They can bloat a game with repetitive or frustrating max-difficulty and speedrunner-style content (like the over a dozen deathless achievements in Super Meat Boy).

They can ask a player to either repeat a lengthy title an unreasonable number of times or else pressure them into selecting a higher difficulty than they would ideally want to play (like when there are achievements tied to each of a number of different modes, narrative choices, or difficulty options, as in Spec Ops: The Line).

They can prompt monotonous grinding or farming well after a game has run out of other content (like the incredibly dumb achievement in Hyper Light Drifter for 1000 deaths, which literally required me to die repeatedly to a crush block for over two hours after I’d already obtained all other achievements in the game—don’t worry, I listened to videos in the background).

And they can ask players to do something unrelated to the main campaign or gameplay which no one would ever otherwise want to do (like the two achievements in the simulation and management game Stardew Valley that are tied to one of its difficult arcade minigames).

I end with that last vice because it is unfortunately where one can point to a singular small misstep in the achievements of my primary example game: Spelunky 2 has an achievement for completing its tutorial in less than 30 seconds. Even though it’s not very tough, it is—at best—redundant with the main speedrun achievement, and—at worst—just kind of asinine.

Spelunky 2 screenshot with Airyn in Temple near Anubis - achievements

Nevertheless, a strongly underrated aspect of the achievement lists in the Spelunky games is that they actually exercise considerable restraint when it comes to challenge achievements, especially when compared to other games that borrow mechanics from the roguelike genre. Each Spelunky title’s absolute hardest normal run type (a full Cosmic Ocean run in Spelunky 2 and a full eggplant run in Spelunky HD) has no achievement associated with its completion. And even the actual hardest echelon of achievements in Spelunky 2 is, as I said toward the start of this section, really just composed of beginner-friendly tests of different challenge run varieties.

The ‘No Gold’ run is not a Low% run; you can still pick up items. The ‘high-score’ run is not a true ‘high-score contender’ run; there are no achievements for getting highly difficult, but perfectly feasible scores like two million or even three million. And the speedrun achievement has a very lax cutoff at 10 minutes, when times below 5 minutes are still far from top-level play. Moreover, none of those achievements have harder variants that also require the player to reach the Sunken City or the Cosmic Ocean alongside reaching the stated goals.

These choices maintain a set of max-difficulty and/or secret challenges that can be pursued by the game’s most dedicated and tenacious players, without withholding an attainable and satisfying 100% completion marker from everyone else.

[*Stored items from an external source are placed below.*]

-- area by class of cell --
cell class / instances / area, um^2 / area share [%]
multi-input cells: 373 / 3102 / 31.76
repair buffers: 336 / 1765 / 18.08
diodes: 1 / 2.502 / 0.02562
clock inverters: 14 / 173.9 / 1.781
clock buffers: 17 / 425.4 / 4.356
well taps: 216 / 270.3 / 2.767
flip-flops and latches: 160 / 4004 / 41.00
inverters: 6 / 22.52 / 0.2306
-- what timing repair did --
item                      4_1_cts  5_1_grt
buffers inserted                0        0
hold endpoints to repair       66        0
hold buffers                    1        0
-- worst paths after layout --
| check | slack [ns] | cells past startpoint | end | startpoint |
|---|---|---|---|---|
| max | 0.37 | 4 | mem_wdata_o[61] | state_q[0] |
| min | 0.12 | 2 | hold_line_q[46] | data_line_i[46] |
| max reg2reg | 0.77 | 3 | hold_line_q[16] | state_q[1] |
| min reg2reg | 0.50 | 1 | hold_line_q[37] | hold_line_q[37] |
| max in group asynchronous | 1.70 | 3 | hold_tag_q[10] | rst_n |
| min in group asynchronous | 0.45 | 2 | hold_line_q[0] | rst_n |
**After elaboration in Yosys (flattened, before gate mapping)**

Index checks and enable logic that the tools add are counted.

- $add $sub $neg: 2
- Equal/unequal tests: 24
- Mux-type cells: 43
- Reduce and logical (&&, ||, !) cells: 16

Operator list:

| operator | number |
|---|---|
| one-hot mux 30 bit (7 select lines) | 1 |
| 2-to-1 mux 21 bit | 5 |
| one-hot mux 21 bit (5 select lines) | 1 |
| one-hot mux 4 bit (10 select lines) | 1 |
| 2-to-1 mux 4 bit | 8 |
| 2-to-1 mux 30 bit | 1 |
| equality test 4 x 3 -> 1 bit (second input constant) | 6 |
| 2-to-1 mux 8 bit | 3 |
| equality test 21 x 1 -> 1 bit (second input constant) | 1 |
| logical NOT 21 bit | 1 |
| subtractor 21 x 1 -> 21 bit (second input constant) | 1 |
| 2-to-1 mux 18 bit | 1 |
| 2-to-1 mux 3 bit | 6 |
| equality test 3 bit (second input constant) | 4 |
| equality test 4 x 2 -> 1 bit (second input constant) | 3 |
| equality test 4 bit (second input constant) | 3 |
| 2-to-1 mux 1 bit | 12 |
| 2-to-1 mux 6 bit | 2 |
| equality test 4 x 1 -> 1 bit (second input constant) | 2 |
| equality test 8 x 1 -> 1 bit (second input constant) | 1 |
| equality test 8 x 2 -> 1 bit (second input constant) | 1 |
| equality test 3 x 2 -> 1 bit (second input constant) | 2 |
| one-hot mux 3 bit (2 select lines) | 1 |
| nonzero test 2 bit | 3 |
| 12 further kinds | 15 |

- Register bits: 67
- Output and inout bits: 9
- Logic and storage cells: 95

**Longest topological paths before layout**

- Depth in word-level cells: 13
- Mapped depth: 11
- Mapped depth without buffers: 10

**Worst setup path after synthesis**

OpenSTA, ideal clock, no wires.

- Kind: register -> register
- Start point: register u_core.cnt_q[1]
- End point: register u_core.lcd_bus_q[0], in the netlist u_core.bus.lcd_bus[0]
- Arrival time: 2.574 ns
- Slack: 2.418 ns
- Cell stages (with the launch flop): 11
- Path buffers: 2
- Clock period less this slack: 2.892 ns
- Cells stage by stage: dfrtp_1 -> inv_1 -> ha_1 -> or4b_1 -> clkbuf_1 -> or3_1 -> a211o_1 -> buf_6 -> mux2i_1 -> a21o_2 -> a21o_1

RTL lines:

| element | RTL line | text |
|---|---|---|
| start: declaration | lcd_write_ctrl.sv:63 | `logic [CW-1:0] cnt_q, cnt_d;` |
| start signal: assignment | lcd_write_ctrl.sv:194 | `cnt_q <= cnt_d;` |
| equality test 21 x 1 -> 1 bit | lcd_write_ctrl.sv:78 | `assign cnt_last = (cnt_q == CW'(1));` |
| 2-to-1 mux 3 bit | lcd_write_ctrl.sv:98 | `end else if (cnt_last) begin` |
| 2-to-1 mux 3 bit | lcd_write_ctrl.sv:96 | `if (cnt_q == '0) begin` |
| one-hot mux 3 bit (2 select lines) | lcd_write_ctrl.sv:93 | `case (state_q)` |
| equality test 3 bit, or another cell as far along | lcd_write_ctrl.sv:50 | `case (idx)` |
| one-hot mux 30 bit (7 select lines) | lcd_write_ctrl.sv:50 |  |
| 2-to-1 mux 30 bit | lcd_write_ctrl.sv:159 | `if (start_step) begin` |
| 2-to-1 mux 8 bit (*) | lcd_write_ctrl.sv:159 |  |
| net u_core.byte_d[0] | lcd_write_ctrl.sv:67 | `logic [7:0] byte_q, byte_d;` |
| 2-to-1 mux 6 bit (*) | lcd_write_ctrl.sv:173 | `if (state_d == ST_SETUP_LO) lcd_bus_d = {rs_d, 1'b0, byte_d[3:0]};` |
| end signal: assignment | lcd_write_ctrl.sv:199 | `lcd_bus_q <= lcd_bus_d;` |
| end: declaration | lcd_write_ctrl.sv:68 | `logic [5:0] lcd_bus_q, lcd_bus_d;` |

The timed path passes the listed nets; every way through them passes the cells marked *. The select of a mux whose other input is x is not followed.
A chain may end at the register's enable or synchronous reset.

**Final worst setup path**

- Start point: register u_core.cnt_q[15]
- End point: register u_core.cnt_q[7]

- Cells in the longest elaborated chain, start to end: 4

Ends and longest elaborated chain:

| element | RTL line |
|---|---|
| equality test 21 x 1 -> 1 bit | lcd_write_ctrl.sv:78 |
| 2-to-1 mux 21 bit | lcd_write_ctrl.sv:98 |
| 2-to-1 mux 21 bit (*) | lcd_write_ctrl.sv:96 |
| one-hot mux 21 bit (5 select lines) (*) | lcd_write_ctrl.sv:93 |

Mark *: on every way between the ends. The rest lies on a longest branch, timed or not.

By contrast, this is yet another ‘best practices’ memo that Brace Yourself Games clearly never received when putting together the achievement list for Crypt of the NecroDancer, which has achievements tied to each of the types of runs that have still, years after release, been completed by fewer than 100 confirmed individuals out of the game’s hundreds of thousands of players. Now, to be fair, that kind of monumental failure of restraint in achievement design is relatively rare among prominent games. Even Dustforce developer Hitbox Team, whose game has just one achievement that is incredibly difficult to get, still managed to get this right by keeping their actual hardest challenge, Yotta Difficult, disconnected from that achievement upon adding it to the game.

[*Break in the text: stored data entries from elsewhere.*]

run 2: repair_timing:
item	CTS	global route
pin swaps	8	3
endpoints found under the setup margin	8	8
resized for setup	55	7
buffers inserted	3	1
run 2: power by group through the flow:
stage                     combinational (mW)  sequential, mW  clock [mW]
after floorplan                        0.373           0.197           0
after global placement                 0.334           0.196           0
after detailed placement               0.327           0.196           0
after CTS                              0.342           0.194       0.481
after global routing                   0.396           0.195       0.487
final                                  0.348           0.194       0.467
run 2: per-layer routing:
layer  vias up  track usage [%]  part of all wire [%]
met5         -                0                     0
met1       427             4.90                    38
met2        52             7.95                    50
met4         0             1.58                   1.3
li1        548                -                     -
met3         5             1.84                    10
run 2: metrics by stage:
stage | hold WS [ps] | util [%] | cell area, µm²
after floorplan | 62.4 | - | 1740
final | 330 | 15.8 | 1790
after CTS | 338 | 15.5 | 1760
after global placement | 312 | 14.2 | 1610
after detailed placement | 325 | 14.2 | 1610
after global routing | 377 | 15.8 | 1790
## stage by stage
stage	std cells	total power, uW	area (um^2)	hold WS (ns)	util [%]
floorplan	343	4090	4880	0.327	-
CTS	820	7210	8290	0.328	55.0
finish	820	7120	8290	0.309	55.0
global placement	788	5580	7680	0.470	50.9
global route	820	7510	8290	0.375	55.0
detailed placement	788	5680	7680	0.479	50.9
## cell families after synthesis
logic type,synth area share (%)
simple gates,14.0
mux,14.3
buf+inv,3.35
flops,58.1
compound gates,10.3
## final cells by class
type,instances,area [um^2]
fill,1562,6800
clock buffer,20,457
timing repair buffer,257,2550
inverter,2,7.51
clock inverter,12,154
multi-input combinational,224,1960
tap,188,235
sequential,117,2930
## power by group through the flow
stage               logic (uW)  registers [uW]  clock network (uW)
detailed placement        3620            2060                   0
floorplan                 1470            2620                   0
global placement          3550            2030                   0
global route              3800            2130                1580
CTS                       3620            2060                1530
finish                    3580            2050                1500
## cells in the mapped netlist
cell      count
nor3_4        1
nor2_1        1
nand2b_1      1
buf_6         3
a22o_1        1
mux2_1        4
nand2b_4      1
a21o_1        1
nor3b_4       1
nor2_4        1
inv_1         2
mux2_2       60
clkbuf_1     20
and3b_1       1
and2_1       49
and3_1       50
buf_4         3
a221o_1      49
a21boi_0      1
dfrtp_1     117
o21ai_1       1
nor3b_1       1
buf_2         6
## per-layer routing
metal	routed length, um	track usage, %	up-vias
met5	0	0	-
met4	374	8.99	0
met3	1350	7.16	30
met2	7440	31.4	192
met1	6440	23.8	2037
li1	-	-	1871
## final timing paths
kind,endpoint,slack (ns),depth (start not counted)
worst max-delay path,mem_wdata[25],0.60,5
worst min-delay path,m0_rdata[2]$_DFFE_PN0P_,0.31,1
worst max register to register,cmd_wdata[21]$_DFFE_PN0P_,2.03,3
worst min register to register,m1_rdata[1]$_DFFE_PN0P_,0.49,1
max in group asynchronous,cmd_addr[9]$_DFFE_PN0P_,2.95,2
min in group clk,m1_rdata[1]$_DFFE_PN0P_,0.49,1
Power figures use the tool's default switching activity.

Spelunky 2 screenshot with Margaret in Sunken City near Kali altar - achievements

After completing everything else that a game has to offer, some players will want to put in the dozens or sometimes hundreds of additional hours required to successfully clear these games’ final gauntlets. But realistically, developers should aim to never have a gap between even their toughest achievement unlocks that far surpasses 10 hours for capable completionists. Presumably, developers want players to walk away from their games feeling that they reached (or at least could reach) a satisfying conclusion. But rejecting the advice in this section means that a huge number of even a game’s most dedicated and interested players may walk away with the feeling that they just weren’t interested enough in the game to ever want to fully complete it.

Achievements for Hidden Mechanics

The last of the three most promising types of achievements that can be productively implemented is also the easiest type to get wrong: achievements for hidden elements, areas, mechanics, and collectibles.

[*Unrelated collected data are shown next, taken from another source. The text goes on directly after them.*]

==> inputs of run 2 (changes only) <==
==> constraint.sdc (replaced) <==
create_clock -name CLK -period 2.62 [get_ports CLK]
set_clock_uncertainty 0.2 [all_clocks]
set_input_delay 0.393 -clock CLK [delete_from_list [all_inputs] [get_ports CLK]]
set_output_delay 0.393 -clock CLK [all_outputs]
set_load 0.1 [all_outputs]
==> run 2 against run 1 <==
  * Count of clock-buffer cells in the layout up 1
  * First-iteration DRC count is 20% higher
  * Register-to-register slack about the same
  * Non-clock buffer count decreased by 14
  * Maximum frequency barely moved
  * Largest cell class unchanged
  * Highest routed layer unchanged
**src/rtl/lut_eval_scheduler.sv**
```systemverilog
// ============================================================================
// Module   : lut_eval_scheduler
// Brief    : Replays a buffered set of input vectors through a combinational
//            LUT datapath, waits for it to settle, and streams each result out
//            on a valid/ready port tagged with its buffer index.
//            Optional running checksum output: LUT_SCHED_CHECKSUM_EN.
// Revision : 1.0 - initial release
// ============================================================================
`timescale 1ns/1ps
`default_nettype none

module lut_eval_scheduler #(
    parameter int WIDTH  = 8,
    parameter int DEPTH  = 20,
    parameter int AW     = 5,
    parameter int SETTLE = 1
) (
    input  logic             clk,
    input  logic             rst_n,
    input  logic             wr_en,
    input  logic [AW-1:0]    wr_addr,
    input  logic [WIDTH-1:0] wr_data,
    input  logic             start,
    output logic             busy,
    output logic             done,
    output logic [WIDTH-1:0] lut_inp,
    input  logic [WIDTH-1:0] lut_out,
    output logic             res_valid,
    input  logic             res_ready,
    output logic [WIDTH-1:0] res_data,
`ifdef LUT_SCHED_CHECKSUM_EN
    output logic [15:0]      checksum,
`endif
    output logic [AW-1:0]    res_index
);

    localparam int            CW          = (SETTLE > 1) ? $clog2(SETTLE) : 1;
    localparam logic [CW-1:0] C_CNT_LAST  = CW'(SETTLE - 1);
    localparam logic [AW-1:0] C_IDX_LAST  = AW'(DEPTH - 1);
    localparam logic [AW:0]   C_DEPTH     = (AW+1)'(DEPTH);

    typedef enum logic [1:0] {
        S_IDLE   = 2'd0,
        S_DRIVE  = 2'd1,
        S_OUTPUT = 2'd2,
        S_FIN    = 2'd3
    } state_t;

    state_t           state_q,     state_d;
    logic [AW-1:0]    idx_q,       idx_d;
    logic [CW-1:0]    cnt_q,       cnt_d;
    logic [WIDTH-1:0] lut_inp_q,   lut_inp_d;
    logic             busy_q,      busy_d;
    logic             done_q,      done_d;
    logic             res_valid_q, res_valid_d;
    logic [WIDTH-1:0] res_data_q,  res_data_d;
    logic [AW-1:0]    res_index_q, res_index_d;
    logic [15:0]      csum_q,      csum_d;

    logic [WIDTH-1:0] vec_mem [DEPTH];
    logic [AW-1:0]    w_idx_next;

    assign w_idx_next = idx_q + AW'(1);

    // Buffer has no reset so its contents survive an aborted run.
    always_ff @(posedge clk) begin
        if (wr_en && !busy_q && ({1'b0, wr_addr} < C_DEPTH)) begin
            vec_mem[wr_addr] <= wr_data;
        end
    end

    always_comb begin
        state_d     = state_q;
        idx_d       = idx_q;
        cnt_d       = cnt_q;
        lut_inp_d   = lut_inp_q;
        busy_d      = busy_q;
        done_d      = 1'b0;
        res_valid_d = res_valid_q;
        res_data_d  = res_data_q;
        res_index_d = res_index_q;
        csum_d      = csum_q;
        case (state_q)
            S_IDLE: begin
                if (start) begin
                    idx_d     = '0;
                    cnt_d     = '0;
                    lut_inp_d = vec_mem[0];
                    busy_d    = 1'b1;
                    csum_d    = '0;
                    state_d   = S_DRIVE;
                end
            end
            S_DRIVE: begin
                cnt_d = cnt_q + CW'(1);
                if (cnt_q == C_CNT_LAST) begin
                    res_data_d  = lut_out;
                    res_index_d = idx_q;
                    res_valid_d = 1'b1;
                    state_d     = S_OUTPUT;
                end
            end
            S_OUTPUT: begin
                if (res_ready) begin
                    res_valid_d = 1'b0;
                    csum_d      = csum_q + 16'(res_data_q);
                    if (idx_q == C_IDX_LAST) begin
                        state_d = S_FIN;
                    end else begin
                        idx_d     = w_idx_next;
                        lut_inp_d = vec_mem[w_idx_next];
                        cnt_d     = '0;
                        state_d   = S_DRIVE;
                    end
                end
            end
            S_FIN: begin
                done_d  = 1'b1;
                busy_d  = 1'b0;
                state_d = S_IDLE;
            end
            default: state_d = S_IDLE;
        endcase
    end

    always_ff @(posedge clk or negedge rst_n) begin
        if (!rst_n) begin
            state_q     <= S_IDLE;
            idx_q       <= '0;
            cnt_q       <= '0;
            lut_inp_q   <= '0;
            busy_q      <= 1'b0;
            done_q      <= 1'b0;
            res_valid_q <= 1'b0;
            res_data_q  <= '0;
            res_index_q <= '0;
            csum_q      <= '0;
        end else begin
            state_q     <= state_d;
            idx_q       <= idx_d;
            cnt_q       <= cnt_d;
            lut_inp_q   <= lut_inp_d;
            busy_q      <= busy_d;
            done_q      <= done_d;
            res_valid_q <= res_valid_d;
            res_data_q  <= res_data_d;
            res_index_q <= res_index_d;
            csum_q      <= csum_d;
        end
    end

    assign busy      = busy_q;
    assign done      = done_q;
    assign lut_inp   = lut_inp_q;
    assign res_valid = res_valid_q;
    assign res_data  = res_data_q;
    assign res_index = res_index_q;

`ifdef LUT_SCHED_CHECKSUM_EN
    assign checksum = csum_q;
`else
    logic w_csum_unused;
    assign w_csum_unused = ^csum_q;
`endif

endmodule

`default_nettype wire
```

Spelunky 2, for instance, ties badges to accessing certain concealed areas and items that are helpful for reaching the second and third endings of the game. It also has a couple of achievements tied to interacting with every entity and area in order to fill a journal, and for progressing through a couple other optional NPC and mechanical questlines.

I think the virtues for this section are fairly self-explanatory: achievements for uncovering hidden stuff can encourage players to search for hidden elements, can confirm that strange discoveries are intentional, and can even alert players to the existence of such elements in the first place (giving them something to search for).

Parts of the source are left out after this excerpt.